Specialized Services

Through the AI system, Uber hopes to give tipsy and intoxicated passengers a custom service. If the AI assumes a passenger is drunk, it will give the driver a notification of their state or will inform the driver to go to the location a bit late to give the passenger more time to head to the designated location before the car drives off.

To enhance both riders and drivers’ safety, the AI will only match passengers with drivers who are trained or experienced in handling people in a drunken state. If the AI deems that a passenger is too drunk, it will prevent him from joining a carpool, eliminating the safety risks and inconveniences other riders might experience from a drunk, disorderly carpooler.

A Few Concerns

As with any proposed solutions, a few concerns arise. One, drivers might refuse riders if they’re too drunk as they would not want to deal with them or have their clean car get vomited on or damaged.

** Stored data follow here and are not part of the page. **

## src/rtl/core/drp_pkg.sv

```systemverilog
// ----------------------------------------------------------------------------
// drp_pkg: shared types and constants of the DHCP reply parser
// Command, message type, option and result codes, and the structs passed
// between the parser, the lease store and the top level.
// ----------------------------------------------------------------------------
package drp_pkg;

	localparam logic [7:0] HDR_LEN = 8'd240;

	// input commands
	localparam logic CMD_BYTE  = 1'b0;
	localparam logic CMD_CLEAR = 1'b1;

	// option codes
	localparam logic [7:0] OPT_PAD      = 8'd0;
	localparam logic [7:0] OPT_MASK     = 8'd1;
	localparam logic [7:0] OPT_ROUTER   = 8'd3;
	localparam logic [7:0] OPT_MSG_TYPE = 8'd53;
	localparam logic [7:0] OPT_SERVER   = 8'd54;
	localparam logic [7:0] OPT_END      = 8'd255;

	// DHCP message types
	localparam logic [7:0] MT_OFFER = 8'd2;
	localparam logic [7:0] MT_ACK   = 8'd5;
	localparam logic [7:0] MT_NAK   = 8'd6;

	// reported message kind
	localparam logic [1:0] KIND_NONE  = 2'd0;
	localparam logic [1:0] KIND_OFFER = 2'd1;
	localparam logic [1:0] KIND_ACK   = 2'd2;
	localparam logic [1:0] KIND_NAK   = 2'd3;

	// summary of a message as it stands after its current byte
	typedef struct packed {
		logic        accepted;
		logic [7:0]  found_type;
		logic [31:0] found_mask;
		logic [31:0] found_router;
		logic [31:0] found_server_id;
		logic        server_id_given;
		logic [31:0] your_addr;
		logic [31:0] server_addr;
	} msg_sum_t;

	// events applied to the lease store
	typedef struct packed {
		logic done;   // last byte of a message processed
		logic clear;  // clear the sticky flags
	} lease_ev_t;

	typedef struct packed {
		logic        msg_accepted;
		logic [1:0]  msg_kind;
		logic        offer_seen;
		logic        ack_seen;
		logic        nak_seen;
		logic [31:0] lease_ip;
		logic [31:0] lease_server;
		logic [31:0] lease_mask;
		logic [31:0] lease_gateway;
	} result_t;

	function automatic logic [7:0] cookie_byte(input logic [1:0] idx);
		logic [7:0] val;
		case (idx)
			2'd0: val = 8'd99;
			2'd1: val = 8'd130;
			2'd2: val = 8'd83;
			default: val = 8'd99;
		endcase
		return val;
	endfunction

endpackage

```

## src/rtl/core/drp_if.sv

```systemverilog
// ----------------------------------------------------------------------------
// drp_if: channel interfaces of the DHCP reply parser
// Byte input channel, result channel and expected_xid write channel.
// ----------------------------------------------------------------------------
interface drp_in_if;
	logic       valid;
	logic       ready;
	logic       command;
	logic [7:0] rx_byte;
	logic       is_last;

	modport source (output valid, output command, output rx_byte, output is_last,
		input ready);
	modport sink (input valid, input command, input rx_byte, input is_last,
		output ready);
endinterface

interface drp_out_if;
	logic        valid;
	logic        ready;
	logic        msg_accepted;
	logic [1:0]  msg_kind;
	logic        offer_seen;
	logic        ack_seen;
	logic        nak_seen;
	logic [31:0] lease_ip;
	logic [31:0] lease_server;
	logic [31:0] lease_mask;
	logic [31:0] lease_gateway;

	modport source (output valid, output msg_accepted, output msg_kind,
		output offer_seen, output ack_seen, output nak_seen, output lease_ip,
		output lease_server, output lease_mask, output lease_gateway, input ready);
	modport sink (input valid, input msg_accepted, input msg_kind,
		input offer_seen, input ack_seen, input nak_seen, input lease_ip,
		input lease_server, input lease_mask, input lease_gateway, output ready);
endinterface

interface drp_cfg_if;
	logic        valid;
	logic        ready;
	logic [31:0] expected_xid;

	modport source (output valid, output expected_xid, input ready);
	modport sink (input valid, input expected_xid, output ready);
endinterface

```

## src/rtl/core/drp_parse.sv

```systemverilog
// ----------------------------------------------------------------------------
// drp_parse: header check and option walk
// Tracks one message byte by byte: header position, xid and cookie checks,
// yiaddr/siaddr capture and the TLV option walk. Gives the message summary
// as it stands after the current byte.
// ----------------------------------------------------------------------------
module drp_parse import drp_pkg::*; (
	input  logic        clk,
	input  logic        arst_n,
	input  logic        step,
	input  logic [7:0]  rx_byte,
	input  logic        is_last,
	input  logic [31:0] expected_xid,
	output msg_sum_t    msg
);

	typedef enum logic [1:0] {
		PH_CODE  = 2'd0,
		PH_LEN   = 2'd1,
		PH_VALUE = 2'd2
	} phase_t;

	phase_t      phase_q, phase_n;
	logic [7:0]  pos_q, pos_n;
	logic        hdr_ok_q, hdr_ok_n;
	logic [31:0] yi_q, yi_n, si_q, si_n;
	logic [7:0]  type_q, type_n, len_q, len_n, cnt_q, cnt_n;
	logic [31:0] acc_q, acc_n;
	logic        stopped_q, stopped_n;
	logic [7:0]  ftype_q, ftype_n;
	logic [31:0] fmask_q, fmask_n, frouter_q, frouter_n, fsid_q, fsid_n;
	logic        sid_given_q, sid_given_n;

	always_comb begin
		pos_n       = pos_q;
		hdr_ok_n    = hdr_ok_q;
		yi_n        = yi_q;
		si_n        = si_q;
		phase_n     = phase_q;
		type_n      = type_q;
		len_n       = len_q;
		cnt_n       = cnt_q;
		acc_n       = acc_q;
		stopped_n   = stopped_q;
		ftype_n     = ftype_q;
		fmask_n     = fmask_q;
		frouter_n   = frouter_q;
		fsid_n      = fsid_q;
		sid_given_n = sid_given_q;
		if (step) begin
			if (pos_q < HDR_LEN) begin
				pos_n = pos_q + 8'd1;
				if (pos_q >= 8'd4 && pos_q <= 8'd7) begin
					if (rx_byte != expected_xid[{pos_q[1:0], 3'b000} +: 8])
						hdr_ok_n = 1'b0;
				end else if (pos_q >= 8'd16 && pos_q <= 8'd19) begin
					yi_n = {yi_q[23:0], rx_byte};
				end else if (pos_q >= 8'd20 && pos_q <= 8'd23) begin
					si_n = {si_q[23:0], rx_byte};
				end else if (pos_q >= 8'd236 && pos_q <= 8'd239) begin
					if (rx_byte != cookie_byte(pos_q[1:0]))
						hdr_ok_n = 1'b0;
				end
			end else if (!stopped_q) begin
				case (phase_q)
					PH_LEN: begin
						// zero-length option commits nothing
						len_n   = rx_byte;
						cnt_n   = 8'd0;
						acc_n   = 32'd0;
						phase_n = (rx_byte == 8'd0) ? PH_CODE : PH_VALUE;
					end
					PH_VALUE: begin
						if (cnt_q < 8'd4)
							acc_n = {acc_q[23:0], rx_byte};
						cnt_n = cnt_q + 8'd1;
						if (cnt_n >= len_q) begin
							phase_n = PH_CODE;
							case (type_q)
								OPT_MSG_TYPE: begin
									// first value byte, wherever it landed
									case (len_q)
										8'd1: ftype_n = acc_n[7:0];
										8'd2: ftype_n = acc_n[15:8];
										8'd3: ftype_n = acc_n[23:16];
										default: ftype_n = acc_n[31:24];
									endcase
								end
								OPT_MASK: begin
									if (len_q >= 8'd4) fmask_n = acc_n;
								end
								OPT_ROUTER: begin
									if (len_q >= 8'd4) frouter_n = acc_n;
								end
								OPT_SERVER: begin
									if (len_q >= 8'd4) begin
										fsid_n      = acc_n;
										sid_given_n = 1'b1;
									end
								end
								default: ;
							endcase
						end
					end
					default: begin
						if (rx_byte == OPT_END) begin
							stopped_n = 1'b1;
						end else if (rx_byte != OPT_PAD) begin
							type_n  = rx_byte;
							phase_n = PH_LEN;
						end else begin
							phase_n = PH_CODE;
						end
					end
				endcase
			end
		end
	end

	assign msg.accepted        = hdr_ok_n && (pos_n == HDR_LEN);
	assign msg.found_type      = ftype_n;
	assign msg.found_mask      = fmask_n;
	assign msg.found_router    = frouter_n;
	assign msg.found_server_id = fsid_n;
	assign msg.server_id_given = sid_given_n;
	assign msg.your_addr       = yi_n;
	assign msg.server_addr     = si_n;

	always_ff @(posedge clk or negedge arst_n) begin
		if (!arst_n) begin
			phase_q     <= PH_CODE;
			pos_q       <= 8'd0;
			hdr_ok_q    <= 1'b1;
			yi_q        <= 32'd0;
			si_q        <= 32'd0;
			type_q      <= 8'd0;
			len_q       <= 8'd0;
			cnt_q       <= 8'd0;
			acc_q       <= 32'd0;
			stopped_q   <= 1'b0;
			ftype_q     <= 8'd0;
			fmask_q     <= 32'd0;
			frouter_q   <= 32'd0;
			fsid_q      <= 32'd0;
			sid_given_q <= 1'b0;
		end else if (step && is_last) begin
			// message done: back to the start state
			phase_q     <= PH_CODE;
			pos_q       <= 8'd0;
			hdr_ok_q    <= 1'b1;
			yi_q        <= 32'd0;
			si_q        <= 32'd0;
			type_q      <= 8'd0;
			len_q       <= 8'd0;
			cnt_q       <= 8'd0;
			acc_q       <= 32'd0;
			stopped_q   <= 1'b0;
			ftype_q     <= 8'd0;
			fmask_q     <= 32'd0;
			frouter_q   <= 32'd0;
			fsid_q      <= 32'd0;
			sid_given_q <= 1'b0;
		end else begin
			phase_q     <= phase_n;
			pos_q       <= pos_n;
			hdr_ok_q    <= hdr_ok_n;
			yi_q        <= yi_n;
			si_q        <= si_n;
			type_q      <= type_n;
			len_q       <= len_n;
			cnt_q       <= cnt_n;
			acc_q       <= acc_n;
			stopped_q   <= stopped_n;
			ftype_q     <= ftype_n;
			fmask_q     <= fmask_n;
			frouter_q   <= frouter_n;
			fsid_q      <= fsid_n;
			sid_given_q <= sid_given_n;
		end
	end

	a_pos_sat: assert property (@(posedge clk) disable iff (!arst_n)
		pos_q <= HDR_LEN)
		else $error("header position past saturation");

	a_walk_after_hdr: assert property (@(posedge clk) disable iff (!arst_n)
		(stopped_q || phase_q != PH_CODE) |-> pos_q == HDR_LEN)
		else $error("option walk active inside header");

	a_msg_restart: assert property (@(posedge clk) disable iff (!arst_n)
		step && is_last |=> pos_q == 8'd0 && hdr_ok_q && !stopped_q)
		else $error("message state not reset after last byte");

endmodule

```

## src/rtl/core/drp_lease.sv

```systemverilog
// ----------------------------------------------------------------------------
// drp_lease: lease store and result register
// Applies an accepted offer, ack or nak to the stored lease and sticky
// flags, and holds the result item until it is taken.
// ----------------------------------------------------------------------------
module drp_lease import drp_pkg::*; (
	input  logic      clk,
	input  logic      arst_n,
	input  lease_ev_t ev,
	input  msg_sum_t  msg,
	input  logic      out_ready,
	output logic      out_valid,
	output result_t   res
);

	logic [31:0] ip_q, ip_n, srv_q, srv_n, mask_q, mask_n, rtr_q, rtr_n;
	logic        offer_q, offer_n, ack_q, ack_n, nak_q, nak_n;
	logic [1:0]  kind;
	logic        out_valid_q;
	result_t     res_q;

	always_comb begin
		ip_n    = ip_q;
		srv_n   = srv_q;
		mask_n  = mask_q;
		rtr_n   = rtr_q;
		offer_n = offer_q;
		ack_n   = ack_q;
		nak_n   = nak_q;
		kind    = KIND_NONE;
		if (ev.clear) begin
			offer_n = 1'b0;
			ack_n   = 1'b0;
			nak_n   = 1'b0;
		end
		if (ev.done && msg.accepted) begin
			case (msg.found_type)
				MT_OFFER: begin
					kind    = KIND_OFFER;
					ip_n    = msg.your_addr;
					srv_n   = msg.server_id_given ? msg.found_server_id : msg.server_addr;
					mask_n  = msg.found_mask;
					rtr_n   = msg.found_router;
					offer_n = 1'b1;
				end
				MT_ACK: begin
					kind  = KIND_ACK;
					ip_n  = msg.your_addr;
					if (msg.found_mask != 32'd0) mask_n = msg.found_mask;
					if (msg.found_router != 32'd0) rtr_n = msg.found_router;
					ack_n = 1'b1;
				end
				MT_NAK: begin
					kind  = KIND_NAK;
					nak_n = 1'b1;
				end
				default: ;
			endcase
		end
	end

	always_ff @(posedge clk or negedge arst_n) begin
		if (!arst_n) begin
			ip_q        <= 32'd0;
			srv_q       <= 32'd0;
			mask_q      <= 32'd0;
			rtr_q       <= 32'd0;
			offer_q     <= 1'b0;
			ack_q       <= 1'b0;
			nak_q       <= 1'b0;
			out_valid_q <= 1'b0;
		end else begin
			ip_q    <= ip_n;
			srv_q   <= srv_n;
			mask_q  <= mask_n;
			rtr_q   <= rtr_n;
			offer_q <= offer_n;
			ack_q   <= ack_n;
			nak_q   <= nak_n;
			if (ev.done)
				out_valid_q <= 1'b1;
			else if (out_ready)
				out_valid_q <= 1'b0;
		end
	end

	always_ff @(posedge clk) begin
		if (ev.done) begin
			res_q.msg_accepted  <= msg.accepted;
			res_q.msg_kind      <= kind;
			res_q.offer_seen    <= offer_n;
			res_q.ack_seen      <= ack_n;
			res_q.nak_seen      <= nak_n;
			res_q.lease_ip      <= ip_n;
			res_q.lease_server  <= srv_n;
			res_q.lease_mask    <= mask_n;
			res_q.lease_gateway <= rtr_n;
		end
	end

	assign out_valid = out_valid_q;
	assign res       = res_q;

	a_no_overwrite: assert property (@(posedge clk) disable iff (!arst_n)
		ev.done |-> !out_valid_q || out_ready)
		else $error("result overwritten before it was taken");

	a_reject_kind: assert property (@(posedge clk) disable iff (!arst_n)
		ev.done && !msg.accepted |=> res_q.msg_kind == KIND_NONE)
		else $error("rejected message reported a kind");

	a_kind_flag: assert property (@(posedge clk) disable iff (!arst_n)
		out_valid_q && res_q.msg_kind == KIND_OFFER |-> res_q.offer_seen)
		else $error("offer reported without offer flag");

endmodule

```

## src/rtl/core/dhcp_reply_parser_top.sv

```systemverilog
// ----------------------------------------------------------------------------
// dhcp_reply_parser_top: DHCP client reply parser
// Byte-serial parser of DHCP replies with lease store and sticky flags.
// ----------------------------------------------------------------------------
// Takes one item per clock: a message byte with its last-byte mark, or a
// clear-flags command. An accepted item is held in the input register, where
// header check, option walk and lease update are done in a single pass; the
// last byte of a message loads the result register, so res.valid rises as
// that last byte leaves the input register. The input only stalls when a
// result is waiting in the result register, is not taken, and the item in
// the input register is a last byte. expected_xid is written through cfg,
// always ready, by the user only while no message is in flight (unenforced).
module dhcp_reply_parser_top import drp_pkg::*; (
	input logic       clk,
	input logic       arst_n,
	drp_in_if.sink    rx,
	drp_out_if.source res,
	drp_cfg_if.sink   cfg
);

	logic        valid_s1;
	logic        cmd_s1;
	logic [7:0]  byte_s1;
	logic        last_s1;
	logic [31:0] xid_q;
	logic        produce;
	logic        adv;
	logic        out_valid;
	lease_ev_t   ev;
	msg_sum_t    msg;
	result_t     res_data;

	assign produce  = valid_s1 && (cmd_s1 == CMD_BYTE) && last_s1;
	assign adv      = valid_s1 && (!produce || !out_valid || res.ready);
	assign rx.ready = !valid_s1 || adv;
	assign cfg.ready = 1'b1;

	always_ff @(posedge clk or negedge arst_n) begin
		if (!arst_n) begin
			valid_s1 <= 1'b0;
			xid_q    <= 32'd0;
		end else begin
			if (rx.valid && rx.ready)
				valid_s1 <= 1'b1;
			else if (adv)
				valid_s1 <= 1'b0;
			if (cfg.valid)
				xid_q <= cfg.expected_xid;
		end
	end

	always_ff @(posedge clk) begin
		if (rx.valid && rx.ready) begin
			cmd_s1  <= rx.command;
			byte_s1 <= rx.rx_byte;
			last_s1 <= rx.is_last;
		end
	end

	assign ev.done  = adv && produce;
	assign ev.clear = adv && (cmd_s1 == CMD_CLEAR);

	drp_parse u_parse (
		.clk          (clk),
		.arst_n       (arst_n),
		.step         (adv && (cmd_s1 == CMD_BYTE)),
		.rx_byte      (byte_s1),
		.is_last      (last_s1),
		.expected_xid (xid_q),
		.msg          (msg)
	);

	drp_lease u_lease (
		.clk       (clk),
		.arst_n    (arst_n),
		.ev        (ev),
		.msg       (msg),
		.out_ready (res.ready),
		.out_valid (out_valid),
		.res       (res_data)
	);

	assign res.valid         = out_valid;
	assign res.msg_accepted  = res_data.msg_accepted;
	assign res.msg_kind      = res_data.msg_kind;
	assign res.offer_seen    = res_data.offer_seen;
	assign res.ack_seen      = res_data.ack_seen;
	assign res.nak_seen      = res_data.nak_seen;
	assign res.lease_ip      = res_data.lease_ip;
	assign res.lease_server  = res_data.lease_server;
	assign res.lease_mask    = res_data.lease_mask;
	assign res.lease_gateway = res_data.lease_gateway;

	a_s1_hold: assert property (@(posedge clk) disable iff (!arst_n)
		valid_s1 && !adv |=> valid_s1 && $stable(byte_s1) && $stable(last_s1))
		else $error("stalled input item lost or changed");

endmodule

```

## src/flat_wrapper.sv

```systemverilog
// flat-port wrapper written by rule: the top's interface ports become plain ports
module dhcp_reply_parser_top_flat import drp_pkg::*;
  (clk, arst_n, rx_valid, rx_command, rx_rx_byte, rx_is_last, rx_ready, res_valid, res_msg_accepted, res_msg_kind, res_offer_seen, res_ack_seen, res_nak_seen, res_lease_ip, res_lease_server, res_lease_mask, res_lease_gateway, res_ready, cfg_valid, cfg_expected_xid, cfg_ready);
  drp_in_if rx_i ();
  drp_out_if res_i ();
  drp_cfg_if cfg_i ();
  input logic clk;
  input logic arst_n;
  input wire logic [$bits(rx_i.valid)-1:0] rx_valid;
  input wire logic [$bits(rx_i.command)-1:0] rx_command;
  input wire logic [$bits(rx_i.rx_byte)-1:0] rx_rx_byte;
  input wire logic [$bits(rx_i.is_last)-1:0] rx_is_last;
  output wire logic [$bits(rx_i.ready)-1:0] rx_ready;
  output wire logic [$bits(res_i.valid)-1:0] res_valid;
  output wire logic [$bits(res_i.msg_accepted)-1:0] res_msg_accepted;
  output wire logic [$bits(res_i.msg_kind)-1:0] res_msg_kind;
  output wire logic [$bits(res_i.offer_seen)-1:0] res_offer_seen;
  output wire logic [$bits(res_i.ack_seen)-1:0] res_ack_seen;
  output wire logic [$bits(res_i.nak_seen)-1:0] res_nak_seen;
  output wire logic [$bits(res_i.lease_ip)-1:0] res_lease_ip;
  output wire logic [$bits(res_i.lease_server)-1:0] res_lease_server;
  output wire logic [$bits(res_i.lease_mask)-1:0] res_lease_mask;
  output wire logic [$bits(res_i.lease_gateway)-1:0] res_lease_gateway;
  input wire logic [$bits(res_i.ready)-1:0] res_ready;
  input wire logic [$bits(cfg_i.valid)-1:0] cfg_valid;
  input wire logic [$bits(cfg_i.expected_xid)-1:0] cfg_expected_xid;
  output wire logic [$bits(cfg_i.ready)-1:0] cfg_ready;
  assign rx_i.valid = rx_valid;
  assign rx_i.command = rx_command;
  assign rx_i.rx_byte = rx_rx_byte;
  assign rx_i.is_last = rx_is_last;
  assign rx_ready = rx_i.ready;
  assign res_valid = res_i.valid;
  assign res_msg_accepted = res_i.msg_accepted;
  assign res_msg_kind = res_i.msg_kind;
  assign res_offer_seen = res_i.offer_seen;
  assign res_ack_seen = res_i.ack_seen;
  assign res_nak_seen = res_i.nak_seen;
  assign res_lease_ip = res_i.lease_ip;
  assign res_lease_server = res_i.lease_server;
  assign res_lease_mask = res_i.lease_mask;
  assign res_lease_gateway = res_i.lease_gateway;
  assign res_i.ready = res_ready;
  assign cfg_i.valid = cfg_valid;
  assign cfg_i.expected_xid = cfg_expected_xid;
  assign cfg_ready = cfg_i.ready;
  dhcp_reply_parser_top u_core (.clk(clk), .arst_n(arst_n), .rx(rx_i), .res(res_i), .cfg(cfg_i));
endmodule
```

Should passengers be denied of transport, they might attempt riskier modes of transport such as driving under the influence.

A few Uber drivers express their concern on UberPeople.net that this is just one of the company’s ploys to charge drunk passengers with higher rates as they will need more care. Other drivers express that the increase in charges will barely – if not – trickle down to the drivers.

Another raised concern is that untrustworthy drivers might take advantage of identified drunk passengers. Although Uber attempts to provide safe and trustworthy services, there have been cases of abuse or assault at the hands of Uber drivers in the last four years. In the US alone, there are already over 100 instances of driver misconduct. Many of the victims were heavily intoxicated or completely passed out when the assault took place.

The patent is yet to be approved, and there’s a chance that this system might not make its way into the Uber app. Whichever way this goes, it looks like Uber has a long way to go in convincing consumers and drivers of the system’s safety and business benefits, respectively.